4. Service Configuration

# vi /etc/sysconfig/iptables
-A INPUT -m state --state NEW -m tcp -p tcp --dport 80 -j ACCEPT
# service iptables restart

5. Start Nginx

Method 1

# /opt/program/nginx/sbin/nginx -c /opt/program/nginx/sbin/nginx/conf/nginx.conf

Method 2

# /opt/program/nginx/sbin/nginx
# ps -ef | grep nginx
# pkill -9 nginx
# /opt/program/nginx/sbin/nginx -s reload
# netstat -na|grep 80
# Open a browser and visit http://<em>ip</em>:80

Configuring Nginx for High Concurrency

1. General Optimizations

Edit nginx.conf and adjust the following parameters: worker_processes 8; Set the number of worker processes according to CPU cores (e.g., 8 for two 4‑core CPUs).

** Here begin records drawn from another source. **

### src/rtl/bcd_pkg.sv
// rtl/bcd_pkg.sv - shared types and constants for the binary-to-BCD splitter
package bcd_pkg;

  typedef enum logic {
    IDLE = 1'b0,
    CONV = 1'b1
  } state_e;

  localparam int DIGIT_W    = 4;
  localparam int ADJ_THRESH = 5;
  localparam int ADJ_ADD    = 3;

  // 64-bit so that 10^10 (largest DIGITS) is representable
  function automatic logic [63:0] pow10(input int n);
    logic [63:0] r;
    r = 64'd1;
    for (int i = 0; i < n; i++) begin
      r = r * 64'd10;
    end
    return r;
  endfunction

endpackage

### src/rtl/bcd_digit_adj.sv
// rtl/bcd_digit_adj.sv - add-3 correction applied to one BCD digit before each shift
module bcd_digit_adj
  import bcd_pkg::*;
(
  input  logic [DIGIT_W-1:0] din,
  output logic [DIGIT_W-1:0] dout
);

  always_comb begin
    dout = din;
    if (din >= DIGIT_W'(ADJ_THRESH)) begin
      dout = din + DIGIT_W'(ADJ_ADD);
    end
  end

endmodule

### src/rtl/bcd_splitter.sv
// rtl/bcd_splitter.sv - iterative double-dabble binary to packed BCD converter, one bit per clock
module bcd_splitter
  import bcd_pkg::*;
#(
  parameter int WIDTH  = 8,
  parameter int DIGITS = 3
) (
  input  logic                clk,
  input  logic                rst,
  input  logic                start,
  input  logic [WIDTH-1:0]    bin_i,
  output logic                busy,
  output logic                done,
  output logic [4*DIGITS-1:0] bcd_o,
  output logic                ovf
);

  localparam int          CNT_W     = $clog2(WIDTH + 1);
  localparam int          BCD_W     = DIGIT_W * DIGITS;
  localparam logic [63:0] OVF_LIMIT = pow10(DIGITS);

  state_e             state_q, state_d;
  logic [WIDTH-1:0]   sh_q, sh_d;
  logic [BCD_W-1:0]   acc_q, acc_d;
  logic [CNT_W-1:0]   cnt_q, cnt_d;
  logic               ovf_hold_q, ovf_hold_d;
  logic [BCD_W-1:0]   bcd_q, bcd_d;
  logic               ovf_q, ovf_d;
  logic               done_q, done_d;

  logic [BCD_W-1:0]   acc_adj;
  logic [BCD_W-1:0]   acc_shifted;
  logic [63:0]        bin_ext;
  logic               last_iter;

  for (genvar g = 0; g < DIGITS; g++) begin : g_adj
    bcd_digit_adj u_adj (
      .din  (acc_q[g*DIGIT_W +: DIGIT_W]),
      .dout (acc_adj[g*DIGIT_W +: DIGIT_W])
    );
  end

  // Shifting out the top bit of the top digit drops the decimal carry, so the
  // accumulator naturally holds the value modulo 10^DIGITS.
  assign acc_shifted = {acc_adj[BCD_W-2:0], sh_q[WIDTH-1]};
  assign bin_ext     = 64'(bin_i);
  assign last_iter   = (cnt_q == CNT_W'(1));

  always_ff @(posedge clk) begin
    if (rst) begin
      state_q <= IDLE;
    end else begin
      state_q <= state_d;
    end
  end

  always_comb begin
    state_d = state_q;
    case (state_q)
      IDLE:    if (start) state_d = CONV;
      CONV:    if (last_iter) state_d = IDLE;
      default: state_d = IDLE;
    endcase
  end

  always_comb begin
    busy  = (state_q == CONV);
    done  = done_q;
    bcd_o = bcd_q;
    ovf   = ovf_q;
  end

  always_comb begin
    sh_d       = sh_q;
    acc_d      = acc_q;
    cnt_d      = cnt_q;
    ovf_hold_d = ovf_hold_q;
    bcd_d      = bcd_q;
    ovf_d      = ovf_q;
    done_d     = 1'b0;
    if (state_q == IDLE) begin
      if (start) begin
        sh_d       = bin_i;
        acc_d      = '0;
        cnt_d      = CNT_W'(WIDTH);
        ovf_hold_d = (bin_ext >= OVF_LIMIT);
      end
    end else begin
      sh_d  = {sh_q[WIDTH-2:0], 1'b0};
      acc_d = acc_shifted;
      cnt_d = cnt_q - CNT_W'(1);
      if (last_iter) begin
        bcd_d  = acc_shifted;
        ovf_d  = ovf_hold_q;
        done_d = 1'b1;
      end
    end
  end

  always_ff @(posedge clk) begin
    if (rst) begin
      sh_q       <= '0;
      acc_q      <= '0;
      cnt_q      <= '0;
      ovf_hold_q <= 1'b0;
      bcd_q      <= '0;
      ovf_q      <= 1'b0;
      done_q     <= 1'b0;
    end else begin
      sh_q       <= sh_d;
      acc_q      <= acc_d;
      cnt_q      <= cnt_d;
      ovf_hold_q <= ovf_hold_d;
      bcd_q      <= bcd_d;
      ovf_q      <= ovf_d;
      done_q     <= done_d;
    end
  end

endmodule

### config.mk
export PLATFORM = sky130hd
export DESIGN_NAME = bcd_splitter
export DESIGN_NICKNAME = d
export VERILOG_FILES = /design/src/rtl/bcd_pkg.sv /design/src/rtl/bcd_digit_adj.sv /design/src/rtl/bcd_splitter.sv
export SDC_FILE = /design/constraint.sdc
export NUM_CORES = 1
export LEC_CHECK = 0
export CAP_MARGIN = 20
export CORE_ASPECT_RATIO = 0.6
export CORE_MARGIN = 2
export CORE_UTILIZATION = 53
export DETAILED_ROUTE_END_ITERATION = 6
export GPL_TIMING_DRIVEN = 0
export PLACE_DENSITY = 0.78
export RECOVER_POWER = 25
export SKIP_CTS_REPAIR_TIMING = 1
export SYNTH_ARGS = -nofsm -noshare
export SYNTH_HDL_FRONTEND = slang
export SYNTH_SLANG_ARGS = --single-unit
export TNS_END_PERCENT = 10
### constraint.sdc
create_clock -name clk -period 1.8 [get_ports clk]
set_input_delay 0.27 -clock clk [delete_from_list [all_inputs] [get_ports clk]]
set_output_delay 0.27 -clock clk [all_outputs]
set_load 0.05 [all_outputs]
==> Yosys cells after proc, flatten, opt, wreduce, memory -nomap -nowiden <==
Cells that the tools add are included.
{ "word_totals": {"in_bits": 11, "output_inout_bits": 15, "register_bits": 40, "wordCells": 37} }
{ "classes": {"order_cmp": 4, "n_mux": 13, "add_sub_neg": 4, "bitwise": 1, "reduce_logical": 5, "n_eq_ne": 1} }
{ "ops": {"columns": ["op", "count"], "rows": [
  ["12-bit 2-to-1 mux", 2],
  ["4-bit 2-to-1 mux", 4],
  ["8-bit 2-to-1 mux", 2],
  ["4-bit by 3-bit greater-or-equal comparator with 1-bit output, second input constant", 3],
  ["8-bit by 10-bit greater-or-equal comparator with 1-bit output, second input constant", 1],
  ["4-bit by 2-bit adder with 4-bit output, second input constant", 2],
  ["4-bit by 1-bit == test with 1-bit output, second input constant", 1],
  ["2-bit AND reduction", 2],
  ["2-bit OR reduction", 2],
  ["4-bit by 1-bit subtractor with 4-bit output, second input constant", 1],
  ["3-bit by 2-bit adder with 3-bit output, second input constant", 1],
  ["1-bit 2-to-1 mux", 3],
  ["3-bit 2-to-1 mux", 1],
  ["1-bit case mux with 2 select lines", 1],
  ["2-bit nonzero test", 1],
  ["1-bit inverter", 1]
]} }

==> Longest topological paths before layout <==
Gate-level depths: netlist (run 1).
{ "depth": {"ltp_word": 3, "depth_mapped": 7, "mapped_depth_nobuf": 7} }

==> By module <==
Synthesis (run 1) repeated with hierarchy kept, for this count alone.
{ "unflattened": {"hier_cells": 194, "area_unflattened_um2": 1875.5} }
{ "by_module_without_submodules": {"columns": ["mod", "seq_area_each_um2", "cells_per_inst", "area_each_um2", "instances"], "rows": [
  ["bcd_splitter", 760.7, 146, 1571.5, 1],
  ["bcd_digit_adj", 0.0, 16, 101.3, 3]
]} }

==> Worst setup path after synthesis (run 1) <==
Ideal clock, no wire load.
{ "synth_timing": {"path_kind": "flip-flop to flip-flop", "start": "register state_q (netlist: busy)", "end": "register bcd_q[1] (netlist: bcd_o[1])", "synth_period_minus_slack_ns": 1.517, "arrival_time_ns": 1.399, "slack_ns": 0.283, "setup_ns": 0.118, "t_required_ns": 1.682, "n_path_buf": 2, "stages_incl_launch_ff": 7, "cell_sequence": "dfxtp_1 buf_4 nand2_1 nor3_2 nor2_1 buf_2 o2bb2ai_1"} }
{ "synth_between": {"elab_chain_len": 1} }
{ "synth_lines": {"columns": ["item", "line_no", "text"], "rows": [
  ["start: declaration", "bcd_splitter.sv:22", "state_e state_q, state_d;"],
  ["start signal: assignment", "bcd_splitter.sv:53", "state_q <= state_d;"],
  ["2-bit AND reduction (no source line)", null, null],
  ["end signal: assignment", "bcd_splitter.sv:106", "bcd_q <= '0;"],
  ["end signal: assignment", "bcd_splitter.sv:114", "bcd_q <= bcd_d;"],
  ["end: declaration", "bcd_splitter.sv:27", "logic [BCD_W-1:0] bcd_q, bcd_d;"]
]} }
Every way passes these cells.
A chain may end at the register's enable or synchronous reset.

==> Final worst setup path (run 1) <==
{ "layout_timing": {"start": "register bcd_q[1] (netlist: bcd_o[1])", "end": "output port bcd_o[1]"} }
{ "layout_lines": {"columns": ["item", "line_no", "text"], "rows": [
  ["end: declaration", "bcd_splitter.sv:14", "output logic [4*DIGITS-1:0] bcd_o,"]
]} }
No word-level cell between the ends.

==> results of run 1 <==
-- worst paths after layout --
kind	from	end	slack [ns]	cells past startpoint
setup / recovery	bcd_o[1]	bcd_o[1]	0.10	1
setup reg to reg	busy	sh_q[7]	0.22	5
hold / removal	rst	acc_q[3]	0.29	2
hold reg to reg	bcd_o[8]	bcd_o[8]	0.46	1
-- per-stage QoR --
stage / hold WS (ns) / area (sq um) / worst slack (ns)
finish: 0.2865 / 2101 / 0.1015
global route: 0.2801 / 2101 / 0.02756
CTS: 0.2723 / 2107 / 0.08613
detailed placement: 0.4454 / 2024 / 0.1657
global placement: 0.4444 / 2024 / 0.2029
floorplan: 0.4172 / 1738 / 0.2834
-- logic make-up (layout without fill, tap and decap cells) --
logic type | Yosys count | in the layout | share of synthesized area
compound gates | 48 | 48 | 0.1944
simple gates | 47 | 47 | 0.1454
flops | 38 | 38 | 0.4377
buf+inv | 24 | 53 | 0.07055
mux | 13 | 13 | 0.07703
fa+ha+maj | 8 | 8 | 0.05760
xor+xnor | 3 | 3 | 0.01512
other cells | 1 | 1 | 0.002158
-- power groups by stage --
| stage | sequential (mW) | clock [mW] | combinational, mW |
|---|---|---|---|
| final | 0.879 | 0.565 | 0.181 |
| after global routing | 0.881 | 0.611 | 0.201 |
| after CTS | 0.878 | 0.575 | 0.182 |
| after detailed placement | 0.898 | 0 | 0.180 |
| after global placement | 0.896 | 0 | 0.173 |
| after floorplan | 0.901 | 0 | 0.118 |
-- placed cells by master, fill, tap and decap left out, drive strengths merged --
cell type,count
nor3b,9
nand2b,4
o31a,1
a22o,2
o32ai,7
nand3b,1
a31o,1
nand2,3
a311oi,1
nand3,3
buf,7
xnor2,3
mux2i,10
mux2,3
ha,8
a21oi,20
o2bb2ai,10
nor3,4
or2,1
dfxtp,38
nor2b,1
clkdlybuf4s50,23
o21ai,6
inv,12
conb,1
nor2,21
clkbuf,11
-- routing by layer --
layer | vias to the layer above | global-route usage | wire, um
li1 | 695 | - | -
met1 | 677 | 0.3071 | 1745
met2 | 40 | 0.3606 | 1750
met3 | 5 | 0.05970 | 245
met4 | 0 | 0.07602 | 33
met5 | - | 0 | 0
-- final cells by class --
type                    count  area [sq um]  share of cell area
clock buffers               6         82.58             0.03931
well taps                  45         56.30             0.02680
repair buffers             23         230.2              0.1096
inverters                  12         45.04             0.02144
flip-flops and latches     38         760.7              0.3621
multi-input cells         120         854.6              0.4068
plain buffers              12         71.32             0.03395
-- sequential cells by signal, summed over array words and instances, names as in the netlist --
signal,flops
cnt_q,4
acc_q,12
busy,1
done,1
bcd_o,12
sh_q,8
==> qor.txt, run 1 <==
Outcome = completed
CP Class = flip-flop to output port
Gr ovfl total = 0
#FFs+latches synth = 38
Tcrit/Tclk final = 0.9436
Critical Path RT = 1.53 ns
CP Capture Type = output port
Routed wire length = 3775 um
Worst-path cell chain = clkdlybuf4s50_1
First-pass GRT wire length = 6741 um
Max VDD drop = 0.0005519 V
Diodes inserted = 0
Worst-Margin Slew = 0.5663 ns
Core area = 3203 sq um
Final hold vios = 0
Ys async rst share = 0
Clock Latency Late Sink = 0.28 ns
Worst-path fanout max = 2
Nets@finish = 231
Pint = 1.233 mW
Synthesized instance count = 182
CP max-delay cell = clkdlybuf4s50_1
Flop pwr share = 0.541
# port buffers = 23
Max Slew Vio Count = 0
DP HPWL = 2731 um
Drt drc = 0
Root Driver = clkbuf_8
Final core utilization = 0.6559
H-Tree Depth = 2
FILL cells = 264
Mapped cell area = 1738 sq um
Mean Syn Cell Area = 9.549 sq um
Placed Cells = 250
Die Y = 48.36 um
Most frequent cell after synthesis = dfxtp_1
Clock network power share = 0.348
Top cell type's share of synthesized area = 0.4377
CP Buf/Inv Count = 1
Maximum clock rate = 588.7 MHz
DR vias/cell = 5.535
Layout cell share with drive strength beyond 1 = 0.1043
Startpoint Class = flip-flop
Pin count of the biggest net entering global routing = 11
Die footprint = 3768 sq um
Final setup vio count = 0
GPL Wtd Cong = 0.7682
CTS tree = yes
Combinational power share = 0.111
Net Count, Synth = 201
Area leader, netlist = dfxtp_1
# rows = 16
Slowest stage delay, CP = 0.81 ns
Power density over cell area = 773.4 nW/um^2
Initial antenna violation count = 0
Tot Pwr = 1.625 mW
Die X = 77.93 um
Clock-pin slew on the worst setup and hold paths = 0.07 ns
Global Route Usage Sum = 0.2283
# clock sinks = 38
Post-synth EDFFs = 0
Post-synthesis sequential area ratio = 0.4377
Synth top cells by count = 38 x dfxtp_1, 20 x nor2_1, 18 x a21oi_1
Final Instance Count excl. Fillers = 256
Clock buffer depth = 2
Final ANT Viol Nets = 0
Drt pass-1 iters = 4
DR vias = 1417
Cts bufs inserted = 5
Setup TNS Final = 0 ns
Area contributors post-synth = dfxtp_1 44%, ha_1 5.8%, mux2i_1 5.8%
Crit path time final = 1.699 ns
Top_reg_cell synth = dfxtp_1
Area grow syn2layout = 20.88%
Initial core utilization = 0.5426
Drt wl/cell = 14.75 um
Starting DRT DRC Count = 101
Min-Delay Path Class = primary input to flip-flop
RSZ-0062 raised after global routing = no
Final clock skew = 0.006620 ns
Top Family by Delay on Critical Path = buffers and inverters
Post-synthesis cell type count = 34
Syn. warnings = 0
CP Data Arrival Time = 1.43 ns
Maxcap violations = 0
Max-slew headroom = 0.6225
Standby leakage power = 0.7667 nW
Net switching power = 0.3915 mW
Sw frac = 0.2409
IO Pins = 26
Vias in the first global route = 1445
(Power assumes the default switching activity.)
==> run 2: changes to the inputs <==
- CORE_UTILIZATION: 53 -> 61
- CTS_CLUSTER_SIZE: not set -> 12
- DONT_BUFFER_PORTS: not set -> 1
- GPL_ROUTABILITY_DRIVEN: not set -> 0
- PLACE_DENSITY: 0.78 -> 0.77
==> qor.txt, run 2 (synthesis results as in run 1) <==
Outcome = completed (unchanged)
Drt drc = 0 (unchanged)
Startpoint Class = flip-flop (unchanged)
Worst R2R Setup Slack = 0.19 ns (was 0.22 ns)
Worst-Margin Slew = 0.5274 ns (was 0.5663 ns)
Min-Delay Path Class = primary input to flip-flop (unchanged)
Global Route Usage Sum = 0.2326 (was 0.2283)
Drt wl/cell = 15.82 um (was 14.75 um)
Sw frac = 0.2493 (was 0.2409)
Multi-input gate area = 854.6 sq um (unchanged)
Cts bufs inserted = 5 (unchanged)
Gr ovfl total = 0 (unchanged)
Routed wire length = 3512 um (was 3775 um)
Final Instance Count excl. Fillers = 222 (was 256)
Nets@finish = 208 (was 231)
WHS = 0.1427 ns (was 0.2865 ns)
Power density over cell area = 875.0 nW/um^2 (was 773.4 nW/um^2)
Cell Area, Placed = 1778 sq um (was 2024 sq um)
Die X = 72.91 um (was 77.93 um)
Root Driver = clkbuf_8 (unchanged)
First-pass GRT wire length = 5616 um (was 6741 um)
Standby leakage power = 0.7020 nW (was 0.7667 nW)
DR vias/cell = 6.050 (was 5.535)
RSZ-0062 raised after global routing = no (unchanged)
Combinational power share = 0.091 (was 0.111)
Vias in the first global route = 1297 (was 1445)
Starting DRT DRC Count = 40 (was 101)
Maximum clock rate = 619.7 MHz (was 588.7 MHz)
Clock-pin slew on the worst setup and hold paths = 0.07 ns (about the same)
Final setup vio count = 0 (unchanged)
Die footprint = 3306 sq um (was 3768 sq um)
Crit path time final = 1.614 ns (was 1.699 ns)
# rows = 14 (was 16)
Net switching power = 0.4084 mW (was 0.3915 mW)
FILL cells = 199 (was 264)
Initial antenna violation count = 0 (unchanged)
Tot Pwr = 1.638 mW (was 1.625 mW)
Max Slew Vio Count = 0 (unchanged)
Pint = 1.229 mW (was 1.233 mW)
Core area = 2610 sq um (was 3203 sq um)
Diodes inserted = 0 (unchanged)
Max VDD drop = 0.0006214 V (was 0.0005519 V)
FF+latch area = 762.0 sq um (was 760.7 sq um)
Most frequent cells in the layout = 37 x dfxtp_1, 20 x nor2_1, 18 x a21oi_1, 12 x inv_1 (was 38 x dfxtp_1, 23 x clkdlybuf4s50_1, 20 x nor2_1, 18 x a21oi_1, 12 x inv_1)
Area grow syn2layout = 7.704% (was 20.88%)
Clock buffer depth = 2 (unchanged)
Drt pass-1 iters = 4 (unchanged)
CP Class = flip-flop to flip-flop (was flip-flop to output port)
Design Area, Final = 1872 sq um (was 2101 sq um)
IO Pins = 26 (unchanged)
Initial core utilization = 0.6659 (was 0.5426)
Layout cell share with drive strength beyond 1 = 0.1474 (was 0.1043)
Flop pwr share = 0.541 (about the same)
DP HPWL = 2521 um (was 2731 um)
CP Data Arrival Time = 1.80 ns (was 1.43 ns)
Final ANT Viol Nets = 0 (unchanged)
Final clock skew = 0.008805 ns (was 0.006620 ns)
Placed Cells = 214 (was 250)
Critical Path RT = 1.98 ns (was 1.53 ns)
Max-slew headroom = 0.6479 (was 0.6225)
Most common cell after layout, fill and taps aside = dfxtp_1 (unchanged)
Clock network power share = 0.368 (was 0.348)
DR vias = 1343 (was 1417)
# port buffers = 0 (was 23)
CTS tree = yes (unchanged)
Setup TNS Final = 0 ns (unchanged)
Tcrit/Tclk final = 0.8965 (was 0.9436)
Worst-path fanout max = 5 (was 2)
Pin count of the biggest net entering global routing = 12 (was 11)
Die Y = 45.35 um (was 48.36 um)
CP Capture Type = flip-flop (was output port)
Maxcap violations = 0 (unchanged)
Final hold vios = 0 (unchanged)
# clock sinks = 38 (unchanged)
Clock Latency Late Sink = 0.29 ns (was 0.28 ns)
H-Tree Depth = 2 (unchanged)
[run 2: area by class of cell]
cell class | count | share of cell area
Tap cell | 32 | 0.02139
Multi-Input combinational cell | 120 | 0.4565
Clock inverter | 1 | 0.002674
Inverter | 12 | 0.02406
Sequential cell | 38 | 0.4071
Buffer | 12 | 0.04211
Clock buffer | 7 | 0.04612
[run 2: worst paths after layout]
check | cells past startpoint | from | to
hold reg to reg | 2 | sh_q[1] | sh_q[2]
hold / removal | 2 | bin_i[0] | sh_q[0]
setup / recovery | 6 | acc_q[4] | acc_q[6]
setup reg to reg | 6 | acc_q[4] | acc_q[6]
[run 2: layer usage]
layer  global-route usage  part of all wire
met3              0.06473             0.071
met2               0.3618              0.44
met1               0.3063              0.47
met4               0.1074             0.014
met5                    0                 0
[run 2: power by group through the flow]
| stage | logic [mW] | registers, mW | clock network [mW] |
|---|---|---|---|
| final | 0.149 | 0.886 | 0.603 |
| after global routing | 0.165 | 0.889 | 0.636 |
| after CTS | 0.148 | 0.886 | 0.601 |
| after detailed placement | 0.147 | 0.905 | 0 |
| after global placement | 0.141 | 0.904 | 0 |
| after floorplan | 0.118 | 0.901 | 0 |
[run 2: through the flow]
step / utilization / setup WS (ns)
detailed placement: 0.6812 / 0.08592
finish: 0.7172 / 0.1862
global placement: 0.6812 / 0.1156
global route: 0.7172 / 0.04597
CTS: 0.7162 / 0.07077
floorplan: - / 0.2834
[run 2: critical path, stage by stage, from the launching register on]
cell and delay, ns:
dfxtp_1 0.32, inv_1 0.12, ha_1 0.25, nand2b_1 0.11, a21oi_2 0.20, mux2_2 0.37
o32ai_1 0.14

worker_cpu_affinity 00000001 00000010 00000100 00001000 00010000 00100000 01000000 10000000;
worker_rlimit_nofile 65535;

worker_connections 65535;

Maximum connections per worker; total connections ≈ worker_processes * worker_connections.

keepalive_timeout 60;

client_header_buffer_size 4k;

open_file_cache max=65535 inactive=60s;

open_file_cache_valid 80s;

open_file_cache_min_uses 1;

2. Kernel Parameter Tuning

Edit /etc/sysctl.conf and apply:

net.ipv4.tcp_max_tw_buckets = 6000
net.ipv4.ip_local_port_range = 1024 65000
net.ipv4.tcp_tw_recycle = 1
net.ipv4.tcp_tw_reuse = 1
net.ipv4.tcp_syncookies = 1
net.core.somaxconn = 262144
net.core.netdev_max_backlog = 262144
net.ipv4.tcp_max_orphans = 262144
net.ipv4.tcp_max_syn_backlog = 262144
net.ipv4.tcp_timestamps = 0
net.ipv4.tcp_synack_retries = 1
net.ipv4.tcp_syn_retries = 1
net.ipv4.tcp_fin_timeout = 1
net.ipv4.tcp_keepalive_time = 30

These settings enable Nginx to handle over 50,000 concurrent connections.

Nginx Security Hardening

1. Remove Unnecessary Modules

Compile Nginx with only required modules, e.g.:

# ./configure --without-http_autoindex_module --without-http_ssi_module
# make
# make install

2. Install SELinux Policy for Nginx

# yum -y install selinux-policy-targeted selinux-policy-devel
# cd /opt
# wget 'http://downloads.sourceforge.net/project/selinuxnginx/se-ngix_1_0_10.tar.gz?use_mirror=nchc'
# tar -zxvf se-ngix_1_0_10.tar.gz
# cd se-ngix_1_0_10/nginx
# make
# /usr/sbin/semodule -i nginx.pp

3. Buffer Overflow Protection

client_body_buffer_size 1K;
client_header_buffer_size 1k;
client_max_body_size 1k;
large_client_header_buffers 2 1k;

4. Limit Concurrent Connections

limit_zone slimits $binary_remote_addr 5m;
limit_conn slimits 5;

5. Restrict Allowed HTTP Methods

if ($request_method !~ ^(GET|HEAD|POST)$ ) {
    return 444;
}

6. Block Malicious User‑Agents

if ($http_user_agent ~* LWP::Simple|BBBike|wget) { return 403; }
if ($http_user_agent ~* Sosospider|YodaoBot) { return 403; }

7. Prevent Image Hotlinking

location /images/ {
    valid_referers none blocked www.example.com example.com;
    if ($invalid_referer) { return 403; }
}

8. Rate‑Limit Connections per IP via iptables

# /sbin/iptables -A INPUT -p tcp --dport 80 -i eth0 -m state --state NEW -m recent --set
# /sbin/iptables -A INPUT -p tcp --dport 80 -i eth0 -m state --state NEW -m recent --update --seconds 60 --hitcount 15 -j DROP
# service iptables save

9. Protect Server Filesystem

# find /nginx -user nginx
# find /usr/local/nginx/html -user nginx
# ls -l /usr/local/nginx/html/

Ensure files are owned by root or another non‑nginx user and remove editor backup files.

Conclusion

This article demonstrates a practical, customized Nginx setup that balances performance and security. Nginx is a powerful tool beyond basic web serving, and further extensions can be explored to unlock more capabilities.